» Work task: Reproduce every entry exactly as given.

» Saved data entries:
### src/rtl/pipe_stage_reg_sat_counter.sv
// Saturating up-counter used for the stage statistics.
module sat_counter #(
  parameter int unsigned CNT_W = 16
) (
  input  logic             clk,
  input  logic             reset,
  input  logic             inc,
  output logic [CNT_W-1:0] count
);

  // Count up on inc, sticking at all-ones.
  always_ff @(posedge clk) begin
    if (reset) begin
      count <= '0;
    end else if (inc && (count != '1)) begin
      count <= count + 1'b1;
    end
  end

endmodule

### src/rtl/pipe_stage_reg.sv
// Two-entry (main + skid) pipeline stage register with flush and statistics.
module pipe_stage_reg
  import pipe_pkg::*;
#(
  parameter int unsigned DATA_W = DATA_W_DEF,
  parameter int unsigned CTRL_W = CTRL_W_DEF,
  parameter int unsigned CNT_W  = CNT_W_DEF
) (
  input  logic             clk,
  input  logic             reset,
  input  logic             flush,
  pipe_stage_reg_if.slave  bus,
  output logic [CNT_W-1:0] stall_cnt,
  output logic [CNT_W-1:0] bubble_cnt
);

  logic              main_valid;
  logic [DATA_W-1:0] main_data;
  logic [CTRL_W-1:0] main_ctrl;
  logic              skid_valid;
  logic [DATA_W-1:0] skid_data;
  logic [CTRL_W-1:0] skid_ctrl;

  logic  accept;
  logic  take;
  move_e move;

  assign bus.in_ready  = !skid_valid && !flush;
  assign bus.out_valid = main_valid;
  assign bus.out_data  = main_data;
  assign bus.out_ctrl  = main_ctrl;

  assign accept = bus.in_valid && bus.in_ready;
  assign take   = main_valid && bus.out_ready;

  // Select the storage movement for the next edge; flush overrides all moves.
  always_comb begin
    move = MOVE_IDLE;
    if (flush) begin
      move = MOVE_FLUSH;
    end else if (take && skid_valid) begin
      move = MOVE_SKID_TO_MAIN;
    end else if (accept && (!main_valid || take)) begin
      move = MOVE_LOAD_MAIN;
    end else if (accept) begin
      move = MOVE_LOAD_SKID;
    end else if (take) begin
      move = MOVE_DRAIN;
    end
  end

  // Apply the selected movement; reset wins over everything.
  always_ff @(posedge clk) begin
    if (reset) begin
      main_valid <= 1'b0;
      main_data  <= '0;
      main_ctrl  <= '0;
      skid_valid <= 1'b0;
      skid_data  <= '0;
      skid_ctrl  <= '0;
    end else begin
      case (move)
        MOVE_FLUSH: begin
          // Payload is kept so out_data does not glitch; only ctrl is cleared.
          main_valid <= 1'b0;
          main_ctrl  <= '0;
          skid_valid <= 1'b0;
        end
        MOVE_SKID_TO_MAIN: begin
          main_data  <= skid_data;
          main_ctrl  <= skid_ctrl;
          skid_valid <= 1'b0;
        end
        MOVE_LOAD_MAIN: begin
          main_valid <= 1'b1;
          main_data  <= bus.in_data;
          main_ctrl  <= bus.in_ctrl;
        end
        MOVE_LOAD_SKID: begin
          skid_valid <= 1'b1;
          skid_data  <= bus.in_data;
          skid_ctrl  <= bus.in_ctrl;
        end
        MOVE_DRAIN: begin
          main_valid <= 1'b0;
        end
        default: ;
      endcase
    end
  end

  sat_counter #(.CNT_W(CNT_W)) u_stall_cnt (
    .clk   (clk),
    .reset (reset),
    .inc   (main_valid && !bus.out_ready),
    .count (stall_cnt)
  );

  sat_counter #(.CNT_W(CNT_W)) u_bubble_cnt (
    .clk   (clk),
    .reset (reset),
    .inc   (!main_valid),
    .count (bubble_cnt)
  );

endmodule

### src/flat_wrapper.sv
// flat-port wrapper written by rule: the top's interface ports become plain ports
module pipe_stage_reg_flat import pipe_pkg::*;
#(
  parameter int unsigned DATA_W = DATA_W_DEF,
  parameter int unsigned CTRL_W = CTRL_W_DEF,
  parameter int unsigned CNT_W  = CNT_W_DEF
)
  (clk, reset, flush, stall_cnt, bubble_cnt, bus_in_valid, bus_in_data, bus_in_ctrl, bus_out_ready, bus_in_ready, bus_out_valid, bus_out_data, bus_out_ctrl);
  pipe_stage_reg_if #(.DATA_W(DATA_W), .CTRL_W(CTRL_W)) bus_i ();
  input  logic clk;
  input  logic reset;
  input  logic flush;
  output logic [CNT_W-1:0] stall_cnt;
  output logic [CNT_W-1:0] bubble_cnt;
  input wire logic [$bits(bus_i.in_valid)-1:0] bus_in_valid;
  input wire logic [$bits(bus_i.in_data)-1:0] bus_in_data;
  input wire logic [$bits(bus_i.in_ctrl)-1:0] bus_in_ctrl;
  input wire logic [$bits(bus_i.out_ready)-1:0] bus_out_ready;
  output wire logic [$bits(bus_i.in_ready)-1:0] bus_in_ready;
  output wire logic [$bits(bus_i.out_valid)-1:0] bus_out_valid;
  output wire logic [$bits(bus_i.out_data)-1:0] bus_out_data;
  output wire logic [$bits(bus_i.out_ctrl)-1:0] bus_out_ctrl;
  assign bus_i.in_valid = bus_in_valid;
  assign bus_i.in_data = bus_in_data;
  assign bus_i.in_ctrl = bus_in_ctrl;
  assign bus_i.out_ready = bus_out_ready;
  assign bus_in_ready = bus_i.in_ready;
  assign bus_out_valid = bus_i.out_valid;
  assign bus_out_data = bus_i.out_data;
  assign bus_out_ctrl = bus_i.out_ctrl;
  pipe_stage_reg #(.DATA_W(DATA_W), .CTRL_W(CTRL_W), .CNT_W(CNT_W)) u_core (.clk(clk), .reset(reset), .flush(flush), .bus(bus_i), .stall_cnt(stall_cnt), .bubble_cnt(bubble_cnt));
endmodule
### config.mk
export PLATFORM = sky130hd
export DESIGN_NAME = pipe_stage_reg_flat
export DESIGN_NICKNAME = d
export VERILOG_FILES = /design/src/rtl/pipe_pkg.sv /design/src/rtl/pipe_stage_reg_if.sv /design/src/rtl/pipe_stage_reg_sat_counter.sv /design/src/rtl/pipe_stage_reg.sv /design/src/flat_wrapper.sv
export SDC_FILE = /design/constraint.sdc
export NUM_CORES = 1
export LEC_CHECK = 0
export CORE_ASPECT_RATIO = 1.4
export CORE_MARGIN = 5
export CORE_UTILIZATION = 45
export CTS_CLUSTER_SIZE = 10
export DETAILED_ROUTE_END_ITERATION = 16
export GPL_ROUTABILITY_DRIVEN = 0
export PLACE_DENSITY = 0.76
export SLEW_MARGIN = 30
export SYNTH_ARGS = -nofsm -noshare
export SYNTH_HDL_FRONTEND = slang
export SYNTH_HIERARCHICAL = 1
export SYNTH_SLANG_ARGS = --single-unit
### constraint.sdc
create_clock -name clk -period 1.6 [get_ports clk]
set_input_delay 0.32 -clock clk [delete_from_list [all_inputs] [get_ports clk]]
set_output_delay 0.32 -clock clk [all_outputs]
set_load 0.02 [all_outputs]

» Solved problem:
### src/rtl/pipe_stage_reg_sat_counter.sv
// Saturating up-counter used for the stage statistics.
module sat_counter #(
  parameter int unsigned CNT_W = 16
) (
  input  logic             clk,
  input  logic             reset,
  input  logic             inc,
  output logic [CNT_W-1:0] count
);

  // Count up on inc, sticking at all-ones.
  always_ff @(posedge clk) begin
    if (reset) begin
      count <= '0;
    end else if (inc && (count != '1)) begin
      count <= count + 1'b1;
    end
  end

endmodule

### src/rtl/pipe_stage_reg.sv
// Two-entry (main + skid) pipeline stage register with flush and statistics.
module pipe_stage_reg
  import pipe_pkg::*;
#(
  parameter int unsigned DATA_W = DATA_W_DEF,
  parameter int unsigned CTRL_W = CTRL_W_DEF,
  parameter int unsigned CNT_W  = CNT_W_DEF
) (
  input  logic             clk,
  input  logic             reset,
  input  logic             flush,
  pipe_stage_reg_if.slave  bus,
  output logic [CNT_W-1:0] stall_cnt,
  output logic [CNT_W-1:0] bubble_cnt
);

  logic              main_valid;
  logic [DATA_W-1:0] main_data;
  logic [CTRL_W-1:0] main_ctrl;
  logic              skid_valid;
  logic [DATA_W-1:0] skid_data;
  logic [CTRL_W-1:0] skid_ctrl;

  logic  accept;
  logic  take;
  move_e move;

  assign bus.in_ready  = !skid_valid && !flush;
  assign bus.out_valid = main_valid;
  assign bus.out_data  = main_data;
  assign bus.out_ctrl  = main_ctrl;

  assign accept = bus.in_valid && bus.in_ready;
  assign take   = main_valid && bus.out_ready;

  // Select the storage movement for the next edge; flush overrides all moves.
  always_comb begin
    move = MOVE_IDLE;
    if (flush) begin
      move = MOVE_FLUSH;
    end else if (take && skid_valid) begin
      move = MOVE_SKID_TO_MAIN;
    end else if (accept && (!main_valid || take)) begin
      move = MOVE_LOAD_MAIN;
    end else if (accept) begin
      move = MOVE_LOAD_SKID;
    end else if (take) begin
      move = MOVE_DRAIN;
    end
  end

  // Apply the selected movement; reset wins over everything.
  always_ff @(posedge clk) begin
    if (reset) begin
      main_valid <= 1'b0;
      main_data  <= '0;
      main_ctrl  <= '0;
      skid_valid <= 1'b0;
      skid_data  <= '0;
      skid_ctrl  <= '0;
    end else begin
      case (move)
        MOVE_FLUSH: begin
          // Payload is kept so out_data does not glitch; only ctrl is cleared.
          main_valid <= 1'b0;
          main_ctrl  <= '0;
          skid_valid <= 1'b0;
        end
        MOVE_SKID_TO_MAIN: begin
          main_data  <= skid_data;
          main_ctrl  <= skid_ctrl;
          skid_valid <= 1'b0;
        end
        MOVE_LOAD_MAIN: begin
          main_valid <= 1'b1;
          main_data  <= bus.in_data;
          main_ctrl  <= bus.in_ctrl;
        end
        MOVE_LOAD_SKID: begin
          skid_valid <= 1'b1;
          skid_data  <= bus.in_data;
          skid_ctrl  <= bus.in_ctrl;
        end
        MOVE_DRAIN: begin
          main_valid <= 1'b0;
        end
        default: ;
      endcase
    end
  end

  sat_counter #(.CNT_W(CNT_W)) u_stall_cnt (
    .clk   (clk),
    .reset (reset),
    .inc   (main_valid && !bus.out_ready),
    .count (stall_cnt)
  );

  sat_counter #(.CNT_W(CNT_W)) u_bubble_cnt (
    .clk   (clk),
    .reset (reset),
    .inc   (!main_valid),
    .count (bubble_cnt)
  );

endmodule

### src/flat_wrapper.sv
// flat-port wrapper written by rule: the top's interface ports become plain ports
module pipe_stage_reg_flat import pipe_pkg::*;
#(
  parameter int unsigned DATA_W = DATA_W_DEF,
  parameter int unsigned CTRL_W = CTRL_W_DEF,
  parameter int unsigned CNT_W  = CNT_W_DEF
)
  (clk, reset, flush, stall_cnt, bubble_cnt, bus_in_valid, bus_in_data, bus_in_ctrl, bus_out_ready, bus_in_ready, bus_out_valid, bus_out_data, bus_out_ctrl);
  pipe_stage_reg_if #(.DATA_W(DATA_W), .CTRL_W(CTRL_W)) bus_i ();
  input  logic clk;
  input  logic reset;
  input  logic flush;
  output logic [CNT_W-1:0] stall_cnt;
  output logic [CNT_W-1:0] bubble_cnt;
  input wire logic [$bits(bus_i.in_valid)-1:0] bus_in_valid;
  input wire logic [$bits(bus_i.in_data)-1:0] bus_in_data;
  input wire logic [$bits(bus_i.in_ctrl)-1:0] bus_in_ctrl;
  input wire logic [$bits(bus_i.out_ready)-1:0] bus_out_ready;
  output wire logic [$bits(bus_i.in_ready)-1:0] bus_in_ready;
  output wire logic [$bits(bus_i.out_valid)-1:0] bus_out_valid;
  output wire logic [$bits(bus_i.out_data)-1:0] bus_out_data;
  output wire logic [$bits(bus_i.out_ctrl)-1:0] bus_out_ctrl;
  assign bus_i.in_valid = bus_in_valid;
  assign bus_i.in_data = bus_in_data;
  assign bus_i.in_ctrl = bus_in_ctrl;
  assign bus_i.out_ready = bus_out_ready;
  assign bus_in_ready = bus_i.in_ready;
  assign bus_out_valid = bus_i.out_valid;
  assign bus_out_data = bus_i.out_data;
  assign bus_out_ctrl = bus_i.out_ctrl;
  pipe_stage_reg #(.DATA_W(DATA_W), .CTRL_W(CTRL_W), .CNT_W(CNT_W)) u_core (.clk(clk), .reset(reset), .flush(flush), .bus(bus_i), .stall_cnt(stall_cnt), .bubble_cnt(bubble_cnt));
endmodule
### config.mk
export PLATFORM = sky130hd
export DESIGN_NAME = pipe_stage_reg_flat
export DESIGN_NICKNAME = d
export VERILOG_FILES = /design/src/rtl/pipe_pkg.sv /design/src/rtl/pipe_stage_reg_if.sv /design/src/rtl/pipe_stage_reg_sat_counter.sv /design/src/rtl/pipe_stage_reg.sv /design/src/flat_wrapper.sv
export SDC_FILE = /design/constraint.sdc
export NUM_CORES = 1
export LEC_CHECK = 0
export CORE_ASPECT_RATIO = 1.4
export CORE_MARGIN = 5
export CORE_UTILIZATION = 45
export CTS_CLUSTER_SIZE = 10
export DETAILED_ROUTE_END_ITERATION = 16
export GPL_ROUTABILITY_DRIVEN = 0
export PLACE_DENSITY = 0.76
export SLEW_MARGIN = 30
export SYNTH_ARGS = -nofsm -noshare
export SYNTH_HDL_FRONTEND = slang
export SYNTH_HIERARCHICAL = 1
export SYNTH_SLANG_ARGS = --single-unit
### constraint.sdc
create_clock -name clk -period 1.6 [get_ports clk]
set_input_delay 0.32 -clock clk [delete_from_list [all_inputs] [get_ports clk]]
set_output_delay 0.32 -clock clk [all_outputs]
set_load 0.02 [all_outputs]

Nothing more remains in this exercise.